— Data excerpts —
<file path="src/rtl/gpio_irq_pkg.sv">
package gpio_irq_pkg;
  localparam int LINE_W    = 8;
  localparam int ADDR_W    = 8;
  localparam int NUM_PORTS = 3;

  typedef struct packed {
    logic [ADDR_W-1:0] data_off;
    logic [ADDR_W-1:0] dir_off;
    logic [ADDR_W-1:0] kind_off;
    logic [ADDR_W-1:0] sense_off;
    logic [ADDR_W-1:0] ack_off;
    logic [ADDR_W-1:0] en_off;
    logic [ADDR_W-1:0] stat_off;
  } port_map_t;

  // Index 0 = port A, 1 = port B, 2 = port F
  function automatic port_map_t port_map(input int idx);
    port_map_t m;
    case (idx)
      0:       m = '{8'h00, 8'h10, 8'h90, 8'h94, 8'h98, 8'h9C, 8'hA0};
      1:       m = '{8'h04, 8'h14, 8'hAC, 8'hB0, 8'hB4, 8'hB8, 8'hBC};
      default: m = '{8'h30, 8'h34, 8'h4C, 8'h50, 8'h54, 8'h5C, 8'h58};
    endcase
    return m;
  endfunction

  // Live level equals the chosen sense
  function automatic logic [LINE_W-1:0] level_hit(input logic [LINE_W-1:0] pin,
                                                  input logic [LINE_W-1:0] sense);
    return ~(pin ^ sense);
  endfunction

  // Transition in the chosen direction between two samples
  function automatic logic [LINE_W-1:0] edge_hit(input logic [LINE_W-1:0] cur,
                                                 input logic [LINE_W-1:0] prev,
                                                 input logic [LINE_W-1:0] sense);
    return (sense & cur & ~prev) | (~sense & ~cur & prev);
  endfunction

  function automatic logic [LINE_W-1:0] latch_next(input logic [LINE_W-1:0] latch,
                                                   input logic [LINE_W-1:0] kind,
                                                   input logic [LINE_W-1:0] clr,
                                                   input logic [LINE_W-1:0] evt);
    return kind & ((latch & ~clr) | evt);
  endfunction

  function automatic logic [LINE_W-1:0] line_status(input logic [LINE_W-1:0] en,
                                                    input logic [LINE_W-1:0] kind,
                                                    input logic [LINE_W-1:0] latch,
                                                    input logic [LINE_W-1:0] lvl);
    return en & ((kind & latch) | (~kind & lvl));
  endfunction
endpackage

</file>
<file path="src/rtl/gpio_sync.sv">
module gpio_sync #(
  parameter int W = 8
) (
  input  logic         clk,
  input  logic         rst_n,
  input  logic [W-1:0] d,
  output logic [W-1:0] q
);
  logic [W-1:0] stage1_q;
  logic [W-1:0] stage2_q;

  always_ff @(posedge clk or negedge rst_n) begin
    if (!rst_n) begin
      stage1_q <= '0;
      stage2_q <= '0;
    end else begin
      stage1_q <= d;
      stage2_q <= stage1_q;
    end
  end

  assign q = stage2_q;
endmodule

</file>
<file path="src/rtl/gpio_port_bank.sv">
module gpio_port_bank
  import gpio_irq_pkg::*;
#(
  parameter port_map_t MAP = port_map(0),
  parameter int        W   = LINE_W
) (
  input  logic              clk,
  input  logic              rst_n,
  input  logic              wr_en,
  input  logic [ADDR_W-1:0] addr,
  input  logic [W-1:0]      wdata,
  output logic [W-1:0]      rdata,
  input  logic [W-1:0]      pad_in,
  output logic [W-1:0]      pad_out,
  output logic [W-1:0]      pad_oe,
  output logic [W-1:0]      status
);
  logic [W-1:0] pin_s, pin_prev;
  logic [W-1:0] out_q, dir_q, kind_q, sense_q, en_q, latch_q;
  logic [W-1:0] edge_seen, level_match, ack_mask;

  gpio_sync #(.W(W)) u_sync (
    .clk   (clk),
    .rst_n (rst_n),
    .d     (pad_in),
    .q     (pin_s)
  );

  logic wr_data, wr_dir, wr_kind, wr_sense, wr_ack, wr_en_reg;
  assign wr_data   = wr_en && (addr == MAP.data_off);
  assign wr_dir    = wr_en && (addr == MAP.dir_off);
  assign wr_kind   = wr_en && (addr == MAP.kind_off);
  assign wr_sense  = wr_en && (addr == MAP.sense_off);
  assign wr_ack    = wr_en && (addr == MAP.ack_off);
  assign wr_en_reg = wr_en && (addr == MAP.en_off);

  assign ack_mask    = wr_ack ? wdata : '0;
  assign edge_seen   = edge_hit(pin_s, pin_prev, sense_q) & kind_q;
  assign level_match = level_hit(pin_s, sense_q);

  always_ff @(posedge clk or negedge rst_n) begin
    if (!rst_n) begin
      pin_prev <= '0;
      out_q    <= '0;
      dir_q    <= '0;
      kind_q   <= '0;
      sense_q  <= '0;
      en_q     <= '0;
      latch_q  <= '0;
    end else begin
      pin_prev <= pin_s;
      latch_q  <= latch_next(latch_q, kind_q, ack_mask, edge_seen);
      if (wr_data)   out_q   <= wdata;
      if (wr_dir)    dir_q   <= wdata;
      if (wr_kind)   kind_q  <= wdata;
      if (wr_sense)  sense_q <= wdata;
      if (wr_en_reg) en_q    <= wdata;
    end
  end

  assign status  = line_status(en_q, kind_q, latch_q, level_match);
  assign pad_out = out_q;
  assign pad_oe  = dir_q;

  always_comb begin
    rdata = '0;
    if      (addr == MAP.data_off)  rdata = (dir_q & out_q) | (~dir_q & pin_s);
    else if (addr == MAP.dir_off)   rdata = dir_q;
    else if (addr == MAP.kind_off)  rdata = kind_q;
    else if (addr == MAP.sense_off) rdata = sense_q;
    else if (addr == MAP.en_off)    rdata = en_q;
    else if (addr == MAP.stat_off)  rdata = status;
  end


  edge_latches_chk: assert property (@(posedge clk) disable iff (!rst_n)
    (edge_seen != '0) |=> ((latch_q & $past(edge_seen)) == $past(edge_seen)));


  latch_source_chk: assert property (@(posedge clk) disable iff (!rst_n)
    1'b1 |=> ((latch_q & ~$past(latch_q) & ~$past(edge_seen)) == '0));


  ack_clears_chk: assert property (@(posedge clk) disable iff (!rst_n)
    (ack_mask != '0) |=> ((latch_q & $past(ack_mask & ~edge_seen)) == '0));


  oe_follows_dir_chk: assert property (@(posedge clk) disable iff (!rst_n)
    wr_dir |=> (pad_oe == $past(wdata)));
endmodule

</file>
<file path="src/rtl/gpio_port_irq_ctrl.sv">
module gpio_port_irq_ctrl
  import gpio_irq_pkg::*;
(
  input  logic              clk,
  input  logic              rst_n,
  input  logic              bus_wr,
  input  logic [ADDR_W-1:0] bus_addr,
  input  logic [LINE_W-1:0] bus_wdata,
  output logic [LINE_W-1:0] bus_rdata,
  input  logic [LINE_W-1:0] port_a_pins,
  output logic [LINE_W-1:0] port_a_drive,
  output logic [LINE_W-1:0] port_a_oe,
  input  logic [LINE_W-1:0] port_b_pins,
  output logic [LINE_W-1:0] port_b_drive,
  output logic [LINE_W-1:0] port_b_oe,
  input  logic [LINE_W-1:0] port_f_pins,
  output logic [LINE_W-1:0] port_f_drive,
  output logic [LINE_W-1:0] port_f_oe,
  output logic              irq_ab,
  output logic [LINE_W-1:0] irq_f
);
  logic [LINE_W-1:0] pin_w  [NUM_PORTS];
  logic [LINE_W-1:0] drv_w  [NUM_PORTS];
  logic [LINE_W-1:0] oe_w   [NUM_PORTS];
  logic [LINE_W-1:0] stat_w [NUM_PORTS];
  logic [LINE_W-1:0] rd_w   [NUM_PORTS];

  assign pin_w[0] = port_a_pins;
  assign pin_w[1] = port_b_pins;
  assign pin_w[2] = port_f_pins;

  for (genvar g = 0; g < NUM_PORTS; g++) begin : g_port
    gpio_port_bank #(.MAP(port_map(g)), .W(LINE_W)) u_bank (
      .clk     (clk),
      .rst_n   (rst_n),
      .wr_en   (bus_wr),
      .addr    (bus_addr),
      .wdata   (bus_wdata),
      .rdata   (rd_w[g]),
      .pad_in  (pin_w[g]),
      .pad_out (drv_w[g]),
      .pad_oe  (oe_w[g]),
      .status  (stat_w[g])
    );
  end

  always_comb begin
    bus_rdata = '0;
    for (int i = 0; i < NUM_PORTS; i++) bus_rdata = bus_rdata | rd_w[i];
  end

  assign port_a_drive = drv_w[0];
  assign port_a_oe    = oe_w[0];
  assign port_b_drive = drv_w[1];
  assign port_b_oe    = oe_w[1];
  assign port_f_drive = drv_w[2];
  assign port_f_oe    = oe_w[2];

  assign irq_ab = (|stat_w[0]) | (|stat_w[1]);
  assign irq_f  = stat_w[2];
endmodule

</file>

— The task —
From the line holding "sense_q) & kind_q;" to the line holding "kind_q, ack_mask, edge_seen);", inclusive, restate each line above exactly as written.

— Expected output —
  assign edge_seen   = edge_hit(pin_s, pin_prev, sense_q) & kind_q;
  assign level_match = level_hit(pin_s, sense_q);

  always_ff @(posedge clk or negedge rst_n) begin
    if (!rst_n) begin
      pin_prev <= '0;
      out_q    <= '0;
      dir_q    <= '0;
      kind_q   <= '0;
      sense_q  <= '0;
      en_q     <= '0;
      latch_q  <= '0;
    end else begin
      pin_prev <= pin_s;
      latch_q  <= latch_next(latch_q, kind_q, ack_mask, edge_seen);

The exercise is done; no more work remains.